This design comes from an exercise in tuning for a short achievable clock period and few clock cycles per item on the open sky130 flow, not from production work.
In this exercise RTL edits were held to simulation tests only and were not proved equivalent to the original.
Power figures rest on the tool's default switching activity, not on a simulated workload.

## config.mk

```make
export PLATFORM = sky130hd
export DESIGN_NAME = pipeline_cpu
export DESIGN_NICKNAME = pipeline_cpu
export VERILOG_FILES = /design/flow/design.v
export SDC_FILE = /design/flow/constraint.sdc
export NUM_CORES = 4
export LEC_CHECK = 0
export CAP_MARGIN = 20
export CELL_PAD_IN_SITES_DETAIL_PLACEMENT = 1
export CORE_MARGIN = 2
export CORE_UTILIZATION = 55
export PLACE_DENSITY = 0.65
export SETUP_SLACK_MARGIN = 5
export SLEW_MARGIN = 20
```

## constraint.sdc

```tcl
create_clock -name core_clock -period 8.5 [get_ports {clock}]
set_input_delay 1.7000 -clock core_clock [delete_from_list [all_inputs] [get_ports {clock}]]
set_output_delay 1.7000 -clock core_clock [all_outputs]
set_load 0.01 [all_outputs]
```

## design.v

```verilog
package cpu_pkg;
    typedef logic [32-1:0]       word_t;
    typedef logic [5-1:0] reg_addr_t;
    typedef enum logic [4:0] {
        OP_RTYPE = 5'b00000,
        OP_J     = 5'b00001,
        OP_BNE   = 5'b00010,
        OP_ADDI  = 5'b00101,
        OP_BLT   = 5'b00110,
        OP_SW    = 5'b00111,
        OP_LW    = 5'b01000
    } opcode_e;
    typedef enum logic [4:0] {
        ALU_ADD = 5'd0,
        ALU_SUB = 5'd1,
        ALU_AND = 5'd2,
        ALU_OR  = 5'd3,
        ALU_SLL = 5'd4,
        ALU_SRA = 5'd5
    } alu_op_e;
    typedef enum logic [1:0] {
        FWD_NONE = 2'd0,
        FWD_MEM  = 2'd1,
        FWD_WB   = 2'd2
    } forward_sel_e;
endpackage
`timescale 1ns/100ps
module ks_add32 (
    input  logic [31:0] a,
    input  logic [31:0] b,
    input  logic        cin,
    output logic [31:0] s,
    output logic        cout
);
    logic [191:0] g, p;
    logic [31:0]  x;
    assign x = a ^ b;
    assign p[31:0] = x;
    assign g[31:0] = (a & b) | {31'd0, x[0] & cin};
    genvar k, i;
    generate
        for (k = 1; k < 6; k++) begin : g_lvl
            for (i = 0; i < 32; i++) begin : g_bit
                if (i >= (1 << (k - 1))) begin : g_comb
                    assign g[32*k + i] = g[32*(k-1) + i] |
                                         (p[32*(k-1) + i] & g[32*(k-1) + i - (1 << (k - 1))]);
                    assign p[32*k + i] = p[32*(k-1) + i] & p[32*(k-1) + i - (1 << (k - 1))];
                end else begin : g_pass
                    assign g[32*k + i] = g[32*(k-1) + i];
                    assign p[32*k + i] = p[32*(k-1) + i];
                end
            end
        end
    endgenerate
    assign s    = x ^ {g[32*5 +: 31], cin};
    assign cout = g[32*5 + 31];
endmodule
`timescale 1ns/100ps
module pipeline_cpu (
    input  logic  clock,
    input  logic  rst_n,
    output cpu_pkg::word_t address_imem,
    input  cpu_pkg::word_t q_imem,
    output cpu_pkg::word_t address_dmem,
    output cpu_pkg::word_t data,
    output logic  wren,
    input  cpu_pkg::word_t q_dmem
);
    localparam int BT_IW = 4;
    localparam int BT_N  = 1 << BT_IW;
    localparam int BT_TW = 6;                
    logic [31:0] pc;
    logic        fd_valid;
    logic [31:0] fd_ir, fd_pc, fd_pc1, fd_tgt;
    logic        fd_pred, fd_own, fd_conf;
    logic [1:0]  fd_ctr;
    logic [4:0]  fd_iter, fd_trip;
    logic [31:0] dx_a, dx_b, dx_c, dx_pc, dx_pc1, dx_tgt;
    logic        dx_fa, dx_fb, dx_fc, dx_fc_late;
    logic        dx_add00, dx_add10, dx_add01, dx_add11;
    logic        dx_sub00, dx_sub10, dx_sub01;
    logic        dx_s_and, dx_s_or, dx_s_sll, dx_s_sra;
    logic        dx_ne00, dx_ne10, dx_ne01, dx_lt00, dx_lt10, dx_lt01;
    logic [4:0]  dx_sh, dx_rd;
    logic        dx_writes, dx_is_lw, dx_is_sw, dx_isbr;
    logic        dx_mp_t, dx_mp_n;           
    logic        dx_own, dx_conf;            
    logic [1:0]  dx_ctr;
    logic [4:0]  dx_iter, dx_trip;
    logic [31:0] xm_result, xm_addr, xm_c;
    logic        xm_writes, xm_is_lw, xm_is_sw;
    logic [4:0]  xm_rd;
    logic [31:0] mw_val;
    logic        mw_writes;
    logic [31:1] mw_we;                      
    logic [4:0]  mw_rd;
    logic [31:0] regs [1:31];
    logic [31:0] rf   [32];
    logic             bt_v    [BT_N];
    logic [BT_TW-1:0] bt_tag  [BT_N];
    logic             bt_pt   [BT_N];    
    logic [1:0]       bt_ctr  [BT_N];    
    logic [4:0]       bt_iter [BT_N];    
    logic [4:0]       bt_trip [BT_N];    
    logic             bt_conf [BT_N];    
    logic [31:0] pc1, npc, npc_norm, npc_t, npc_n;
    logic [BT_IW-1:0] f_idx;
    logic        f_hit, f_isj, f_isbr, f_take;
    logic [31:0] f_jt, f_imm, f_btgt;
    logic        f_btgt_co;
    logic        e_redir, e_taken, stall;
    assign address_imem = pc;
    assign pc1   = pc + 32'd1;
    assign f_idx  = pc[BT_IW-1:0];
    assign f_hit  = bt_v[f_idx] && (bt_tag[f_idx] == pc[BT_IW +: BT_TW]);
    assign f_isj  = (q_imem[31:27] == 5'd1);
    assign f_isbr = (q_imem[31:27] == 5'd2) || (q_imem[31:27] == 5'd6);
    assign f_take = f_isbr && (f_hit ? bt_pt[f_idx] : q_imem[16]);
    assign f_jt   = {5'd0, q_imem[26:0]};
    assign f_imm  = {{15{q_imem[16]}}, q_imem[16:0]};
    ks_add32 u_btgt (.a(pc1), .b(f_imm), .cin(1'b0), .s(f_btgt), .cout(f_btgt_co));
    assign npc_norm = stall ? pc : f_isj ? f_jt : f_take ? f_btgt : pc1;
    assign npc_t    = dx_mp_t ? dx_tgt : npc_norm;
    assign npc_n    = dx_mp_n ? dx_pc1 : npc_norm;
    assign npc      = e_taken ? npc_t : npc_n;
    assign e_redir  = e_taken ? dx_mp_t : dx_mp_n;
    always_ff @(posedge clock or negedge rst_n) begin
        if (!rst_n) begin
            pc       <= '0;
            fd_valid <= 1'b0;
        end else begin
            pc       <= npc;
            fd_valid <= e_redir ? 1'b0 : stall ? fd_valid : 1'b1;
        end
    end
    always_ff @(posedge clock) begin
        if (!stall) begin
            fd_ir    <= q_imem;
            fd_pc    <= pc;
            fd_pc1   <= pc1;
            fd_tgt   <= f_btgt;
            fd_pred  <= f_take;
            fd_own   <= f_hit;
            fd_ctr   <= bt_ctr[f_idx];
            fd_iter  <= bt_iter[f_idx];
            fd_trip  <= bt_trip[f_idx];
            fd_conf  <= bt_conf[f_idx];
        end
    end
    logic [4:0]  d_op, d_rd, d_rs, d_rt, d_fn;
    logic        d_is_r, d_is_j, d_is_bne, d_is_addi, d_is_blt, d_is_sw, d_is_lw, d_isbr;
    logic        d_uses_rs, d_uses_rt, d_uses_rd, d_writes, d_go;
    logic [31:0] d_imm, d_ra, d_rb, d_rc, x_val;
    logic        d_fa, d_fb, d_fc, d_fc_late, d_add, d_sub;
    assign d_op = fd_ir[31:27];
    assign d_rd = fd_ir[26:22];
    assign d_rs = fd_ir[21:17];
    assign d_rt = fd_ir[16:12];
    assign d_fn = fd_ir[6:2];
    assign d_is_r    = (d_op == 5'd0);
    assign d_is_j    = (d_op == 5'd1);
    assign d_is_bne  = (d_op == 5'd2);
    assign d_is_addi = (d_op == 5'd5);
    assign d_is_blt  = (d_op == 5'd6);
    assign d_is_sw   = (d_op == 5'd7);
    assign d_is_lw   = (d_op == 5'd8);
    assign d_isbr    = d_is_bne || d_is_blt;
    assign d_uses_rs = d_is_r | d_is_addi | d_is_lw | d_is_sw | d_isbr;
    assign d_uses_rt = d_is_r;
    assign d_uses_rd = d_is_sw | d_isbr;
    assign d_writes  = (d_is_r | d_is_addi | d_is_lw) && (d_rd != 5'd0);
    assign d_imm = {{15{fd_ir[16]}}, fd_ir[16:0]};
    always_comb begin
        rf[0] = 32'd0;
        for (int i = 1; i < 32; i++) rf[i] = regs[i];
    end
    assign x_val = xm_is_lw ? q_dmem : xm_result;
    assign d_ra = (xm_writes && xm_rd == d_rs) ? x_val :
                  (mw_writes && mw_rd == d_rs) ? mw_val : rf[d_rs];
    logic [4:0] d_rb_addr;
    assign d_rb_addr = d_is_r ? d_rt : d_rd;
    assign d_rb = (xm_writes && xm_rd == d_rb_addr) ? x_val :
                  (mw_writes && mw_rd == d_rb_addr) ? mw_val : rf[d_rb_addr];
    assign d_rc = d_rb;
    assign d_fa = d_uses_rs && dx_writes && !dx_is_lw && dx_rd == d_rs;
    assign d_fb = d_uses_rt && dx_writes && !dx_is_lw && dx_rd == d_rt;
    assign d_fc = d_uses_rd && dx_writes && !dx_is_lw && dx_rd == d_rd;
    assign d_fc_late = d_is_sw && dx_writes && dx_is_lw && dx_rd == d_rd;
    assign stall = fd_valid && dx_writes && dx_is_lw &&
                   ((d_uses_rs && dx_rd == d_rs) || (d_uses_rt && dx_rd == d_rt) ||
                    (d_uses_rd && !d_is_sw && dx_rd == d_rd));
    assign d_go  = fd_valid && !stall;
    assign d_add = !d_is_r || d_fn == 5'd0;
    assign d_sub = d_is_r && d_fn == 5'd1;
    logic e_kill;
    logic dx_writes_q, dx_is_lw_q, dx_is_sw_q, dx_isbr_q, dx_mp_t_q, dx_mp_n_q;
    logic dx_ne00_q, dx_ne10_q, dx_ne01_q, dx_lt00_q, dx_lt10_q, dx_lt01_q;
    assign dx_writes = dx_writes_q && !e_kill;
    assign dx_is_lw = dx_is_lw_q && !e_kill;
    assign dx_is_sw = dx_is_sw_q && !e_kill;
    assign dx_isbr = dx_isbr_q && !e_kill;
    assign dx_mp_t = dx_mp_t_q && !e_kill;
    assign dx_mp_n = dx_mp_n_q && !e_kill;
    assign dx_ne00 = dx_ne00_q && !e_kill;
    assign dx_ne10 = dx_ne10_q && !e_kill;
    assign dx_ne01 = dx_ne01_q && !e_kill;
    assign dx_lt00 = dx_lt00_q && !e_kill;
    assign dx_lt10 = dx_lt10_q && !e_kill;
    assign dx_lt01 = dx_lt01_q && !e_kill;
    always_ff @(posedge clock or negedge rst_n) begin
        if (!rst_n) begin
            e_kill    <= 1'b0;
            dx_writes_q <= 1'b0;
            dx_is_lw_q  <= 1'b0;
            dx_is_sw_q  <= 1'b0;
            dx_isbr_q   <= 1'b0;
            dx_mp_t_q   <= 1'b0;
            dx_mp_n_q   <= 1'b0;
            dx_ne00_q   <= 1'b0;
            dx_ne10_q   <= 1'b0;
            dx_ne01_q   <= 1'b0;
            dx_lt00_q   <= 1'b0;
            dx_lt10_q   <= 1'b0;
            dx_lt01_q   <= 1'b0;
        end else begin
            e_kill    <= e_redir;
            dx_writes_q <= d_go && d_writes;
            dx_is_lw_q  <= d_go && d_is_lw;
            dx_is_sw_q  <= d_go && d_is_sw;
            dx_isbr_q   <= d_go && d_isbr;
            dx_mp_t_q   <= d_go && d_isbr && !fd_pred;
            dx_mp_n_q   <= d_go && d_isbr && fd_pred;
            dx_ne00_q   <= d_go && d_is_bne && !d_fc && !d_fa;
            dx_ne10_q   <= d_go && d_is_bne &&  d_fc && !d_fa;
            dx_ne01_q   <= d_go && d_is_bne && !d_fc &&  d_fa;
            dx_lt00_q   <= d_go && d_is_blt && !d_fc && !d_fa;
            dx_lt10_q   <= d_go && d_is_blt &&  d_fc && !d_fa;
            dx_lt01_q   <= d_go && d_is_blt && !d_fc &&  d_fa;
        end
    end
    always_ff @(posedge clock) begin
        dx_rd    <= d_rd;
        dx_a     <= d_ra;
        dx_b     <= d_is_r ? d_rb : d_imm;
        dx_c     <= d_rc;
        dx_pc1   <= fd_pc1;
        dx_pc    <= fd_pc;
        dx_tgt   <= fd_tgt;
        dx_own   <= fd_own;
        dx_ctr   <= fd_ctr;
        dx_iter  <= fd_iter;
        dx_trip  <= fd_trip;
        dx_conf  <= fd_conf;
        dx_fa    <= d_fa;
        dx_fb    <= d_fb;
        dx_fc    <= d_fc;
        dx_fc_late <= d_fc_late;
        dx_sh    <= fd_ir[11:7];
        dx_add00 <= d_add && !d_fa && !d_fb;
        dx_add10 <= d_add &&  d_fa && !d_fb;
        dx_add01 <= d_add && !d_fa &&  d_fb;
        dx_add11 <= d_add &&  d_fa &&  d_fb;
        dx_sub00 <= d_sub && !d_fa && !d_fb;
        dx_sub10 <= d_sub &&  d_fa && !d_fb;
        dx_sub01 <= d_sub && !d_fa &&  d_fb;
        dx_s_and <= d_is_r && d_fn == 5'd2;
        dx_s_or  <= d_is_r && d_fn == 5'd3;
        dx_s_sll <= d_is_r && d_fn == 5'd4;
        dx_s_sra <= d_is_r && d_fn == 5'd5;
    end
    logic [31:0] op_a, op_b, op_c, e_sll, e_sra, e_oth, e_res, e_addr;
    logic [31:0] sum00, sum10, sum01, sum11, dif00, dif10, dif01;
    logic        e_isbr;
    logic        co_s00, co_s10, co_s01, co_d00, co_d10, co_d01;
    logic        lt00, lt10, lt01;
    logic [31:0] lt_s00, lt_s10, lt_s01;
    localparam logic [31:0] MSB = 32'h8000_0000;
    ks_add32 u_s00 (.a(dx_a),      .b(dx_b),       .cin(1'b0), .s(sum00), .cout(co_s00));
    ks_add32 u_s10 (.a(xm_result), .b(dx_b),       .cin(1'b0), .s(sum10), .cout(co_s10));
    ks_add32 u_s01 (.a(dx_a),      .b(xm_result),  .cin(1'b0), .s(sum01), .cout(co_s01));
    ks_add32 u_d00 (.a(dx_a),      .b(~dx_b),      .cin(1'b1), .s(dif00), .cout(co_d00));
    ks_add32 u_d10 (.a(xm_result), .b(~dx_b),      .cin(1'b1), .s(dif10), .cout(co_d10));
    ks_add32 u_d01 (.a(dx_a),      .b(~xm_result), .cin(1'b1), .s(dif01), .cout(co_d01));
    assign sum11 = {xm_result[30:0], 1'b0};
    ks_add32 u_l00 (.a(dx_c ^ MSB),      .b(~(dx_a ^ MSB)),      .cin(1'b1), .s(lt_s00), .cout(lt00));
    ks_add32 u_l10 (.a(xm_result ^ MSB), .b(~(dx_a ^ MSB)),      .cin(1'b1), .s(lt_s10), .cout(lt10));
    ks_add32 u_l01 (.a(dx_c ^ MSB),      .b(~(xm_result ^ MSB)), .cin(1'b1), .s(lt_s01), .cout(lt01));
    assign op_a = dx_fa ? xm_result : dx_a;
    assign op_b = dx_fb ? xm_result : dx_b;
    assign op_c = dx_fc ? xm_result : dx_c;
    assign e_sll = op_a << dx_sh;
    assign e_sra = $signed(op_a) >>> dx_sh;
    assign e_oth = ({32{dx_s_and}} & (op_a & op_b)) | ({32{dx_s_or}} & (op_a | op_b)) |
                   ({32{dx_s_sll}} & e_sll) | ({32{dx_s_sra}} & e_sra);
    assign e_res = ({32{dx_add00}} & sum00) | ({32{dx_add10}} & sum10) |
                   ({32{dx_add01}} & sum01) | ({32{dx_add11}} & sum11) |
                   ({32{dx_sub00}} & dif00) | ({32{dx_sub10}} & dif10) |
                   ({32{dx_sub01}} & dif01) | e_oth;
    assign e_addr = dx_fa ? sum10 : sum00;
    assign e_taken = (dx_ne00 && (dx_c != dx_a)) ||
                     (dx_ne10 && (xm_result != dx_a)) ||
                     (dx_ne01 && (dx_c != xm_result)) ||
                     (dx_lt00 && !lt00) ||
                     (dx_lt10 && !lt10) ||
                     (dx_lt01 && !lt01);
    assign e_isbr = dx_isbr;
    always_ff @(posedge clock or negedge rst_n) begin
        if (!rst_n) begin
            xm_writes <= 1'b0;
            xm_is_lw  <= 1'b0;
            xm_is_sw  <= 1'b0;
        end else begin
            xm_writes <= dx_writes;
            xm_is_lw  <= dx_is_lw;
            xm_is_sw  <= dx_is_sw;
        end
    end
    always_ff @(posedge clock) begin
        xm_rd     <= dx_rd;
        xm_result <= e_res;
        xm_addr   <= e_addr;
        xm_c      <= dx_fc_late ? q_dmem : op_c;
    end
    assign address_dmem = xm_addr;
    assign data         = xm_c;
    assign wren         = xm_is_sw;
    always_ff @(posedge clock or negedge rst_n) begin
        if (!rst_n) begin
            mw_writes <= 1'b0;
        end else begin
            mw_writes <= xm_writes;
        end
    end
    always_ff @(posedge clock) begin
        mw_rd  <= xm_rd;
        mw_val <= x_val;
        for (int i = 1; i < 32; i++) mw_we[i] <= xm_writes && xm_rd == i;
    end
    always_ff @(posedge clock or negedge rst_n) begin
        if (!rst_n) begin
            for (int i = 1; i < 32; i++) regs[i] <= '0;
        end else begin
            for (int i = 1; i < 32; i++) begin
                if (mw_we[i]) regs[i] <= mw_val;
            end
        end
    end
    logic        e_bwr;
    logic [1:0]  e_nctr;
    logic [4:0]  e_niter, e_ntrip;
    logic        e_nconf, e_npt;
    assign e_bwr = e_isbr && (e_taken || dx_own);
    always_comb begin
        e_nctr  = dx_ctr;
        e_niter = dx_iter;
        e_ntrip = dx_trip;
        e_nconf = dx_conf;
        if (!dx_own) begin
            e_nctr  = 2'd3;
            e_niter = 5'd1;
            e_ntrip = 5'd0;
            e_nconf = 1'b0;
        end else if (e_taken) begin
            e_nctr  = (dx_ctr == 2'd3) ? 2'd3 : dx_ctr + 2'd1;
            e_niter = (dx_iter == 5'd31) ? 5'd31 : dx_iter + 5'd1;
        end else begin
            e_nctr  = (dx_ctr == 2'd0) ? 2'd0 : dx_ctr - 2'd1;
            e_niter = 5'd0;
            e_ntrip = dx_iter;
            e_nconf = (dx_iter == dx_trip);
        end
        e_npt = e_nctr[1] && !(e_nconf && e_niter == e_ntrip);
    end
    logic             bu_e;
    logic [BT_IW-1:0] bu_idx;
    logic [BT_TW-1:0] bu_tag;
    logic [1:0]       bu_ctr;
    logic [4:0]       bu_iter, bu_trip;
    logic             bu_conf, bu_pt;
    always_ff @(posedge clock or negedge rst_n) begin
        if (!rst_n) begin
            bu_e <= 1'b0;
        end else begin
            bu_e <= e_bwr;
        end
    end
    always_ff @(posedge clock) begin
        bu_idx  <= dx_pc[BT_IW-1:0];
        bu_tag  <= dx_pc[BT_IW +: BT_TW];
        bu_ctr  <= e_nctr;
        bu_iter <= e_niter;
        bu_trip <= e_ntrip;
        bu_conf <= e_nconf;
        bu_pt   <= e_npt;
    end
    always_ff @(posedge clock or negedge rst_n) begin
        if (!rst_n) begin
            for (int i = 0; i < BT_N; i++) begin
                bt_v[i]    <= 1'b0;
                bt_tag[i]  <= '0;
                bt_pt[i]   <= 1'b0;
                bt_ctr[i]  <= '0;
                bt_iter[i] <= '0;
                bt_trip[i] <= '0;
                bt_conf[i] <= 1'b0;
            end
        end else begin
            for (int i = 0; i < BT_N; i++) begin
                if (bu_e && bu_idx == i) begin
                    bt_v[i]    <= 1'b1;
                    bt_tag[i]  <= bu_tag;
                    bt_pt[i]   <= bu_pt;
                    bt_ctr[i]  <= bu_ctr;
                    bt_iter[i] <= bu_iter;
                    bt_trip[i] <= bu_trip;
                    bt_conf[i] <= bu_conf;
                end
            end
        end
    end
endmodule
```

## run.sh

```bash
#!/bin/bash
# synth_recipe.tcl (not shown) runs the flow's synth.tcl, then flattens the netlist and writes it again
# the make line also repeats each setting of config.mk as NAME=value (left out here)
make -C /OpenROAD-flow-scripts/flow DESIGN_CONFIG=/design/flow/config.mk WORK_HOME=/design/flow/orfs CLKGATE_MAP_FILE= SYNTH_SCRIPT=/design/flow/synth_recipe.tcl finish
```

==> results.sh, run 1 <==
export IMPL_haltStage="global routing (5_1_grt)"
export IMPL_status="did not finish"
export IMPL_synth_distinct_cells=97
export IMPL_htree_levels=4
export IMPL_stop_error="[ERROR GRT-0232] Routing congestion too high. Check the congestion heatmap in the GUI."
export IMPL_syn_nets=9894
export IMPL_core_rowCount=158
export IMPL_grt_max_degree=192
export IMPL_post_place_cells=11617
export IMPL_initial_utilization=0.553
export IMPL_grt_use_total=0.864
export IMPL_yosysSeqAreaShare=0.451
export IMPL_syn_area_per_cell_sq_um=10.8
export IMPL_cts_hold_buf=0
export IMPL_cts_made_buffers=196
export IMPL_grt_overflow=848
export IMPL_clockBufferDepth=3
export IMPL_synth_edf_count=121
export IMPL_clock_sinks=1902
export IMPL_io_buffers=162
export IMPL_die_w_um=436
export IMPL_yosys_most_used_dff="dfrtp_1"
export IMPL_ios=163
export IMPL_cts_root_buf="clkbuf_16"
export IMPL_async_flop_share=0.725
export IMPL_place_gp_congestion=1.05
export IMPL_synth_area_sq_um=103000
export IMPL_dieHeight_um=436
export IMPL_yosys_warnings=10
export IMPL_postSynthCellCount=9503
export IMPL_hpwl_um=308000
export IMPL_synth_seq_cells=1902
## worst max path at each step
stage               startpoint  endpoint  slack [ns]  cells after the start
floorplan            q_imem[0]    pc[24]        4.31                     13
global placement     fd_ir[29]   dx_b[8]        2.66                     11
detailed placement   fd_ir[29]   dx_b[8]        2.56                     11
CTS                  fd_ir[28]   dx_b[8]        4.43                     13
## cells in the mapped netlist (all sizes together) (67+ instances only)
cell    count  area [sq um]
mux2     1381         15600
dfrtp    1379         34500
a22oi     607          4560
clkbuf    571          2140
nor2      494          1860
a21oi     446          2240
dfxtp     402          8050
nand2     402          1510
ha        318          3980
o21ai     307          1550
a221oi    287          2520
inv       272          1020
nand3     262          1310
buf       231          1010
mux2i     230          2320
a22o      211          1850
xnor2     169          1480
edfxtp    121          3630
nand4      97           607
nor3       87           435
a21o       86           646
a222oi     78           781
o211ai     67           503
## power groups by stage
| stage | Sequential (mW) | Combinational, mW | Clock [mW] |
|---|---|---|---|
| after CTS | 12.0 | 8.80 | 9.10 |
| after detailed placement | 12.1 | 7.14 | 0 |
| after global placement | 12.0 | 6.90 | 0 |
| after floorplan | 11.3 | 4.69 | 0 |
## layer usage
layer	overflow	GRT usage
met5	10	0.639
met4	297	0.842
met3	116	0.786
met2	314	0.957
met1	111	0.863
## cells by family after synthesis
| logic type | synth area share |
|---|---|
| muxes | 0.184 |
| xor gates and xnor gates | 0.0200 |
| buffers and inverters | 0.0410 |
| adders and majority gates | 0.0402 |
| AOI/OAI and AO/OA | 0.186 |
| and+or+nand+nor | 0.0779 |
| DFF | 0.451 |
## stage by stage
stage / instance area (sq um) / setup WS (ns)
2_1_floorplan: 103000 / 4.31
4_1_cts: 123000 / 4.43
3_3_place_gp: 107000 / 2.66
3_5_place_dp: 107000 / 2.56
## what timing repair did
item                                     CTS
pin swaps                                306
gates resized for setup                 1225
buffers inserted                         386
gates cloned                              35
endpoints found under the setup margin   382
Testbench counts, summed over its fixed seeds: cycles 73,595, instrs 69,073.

◇ ◇ ◇ ◇

# [PROBLEM]
Look through the listing, and copy each line that contains the word "finish".

# [ANSWER]
make -C /OpenROAD-flow-scripts/flow DESIGN_CONFIG=/design/flow/config.mk WORK_HOME=/design/flow/orfs CLKGATE_MAP_FILE= SYNTH_SCRIPT=/design/flow/synth_recipe.tcl finish
export IMPL_status="did not finish"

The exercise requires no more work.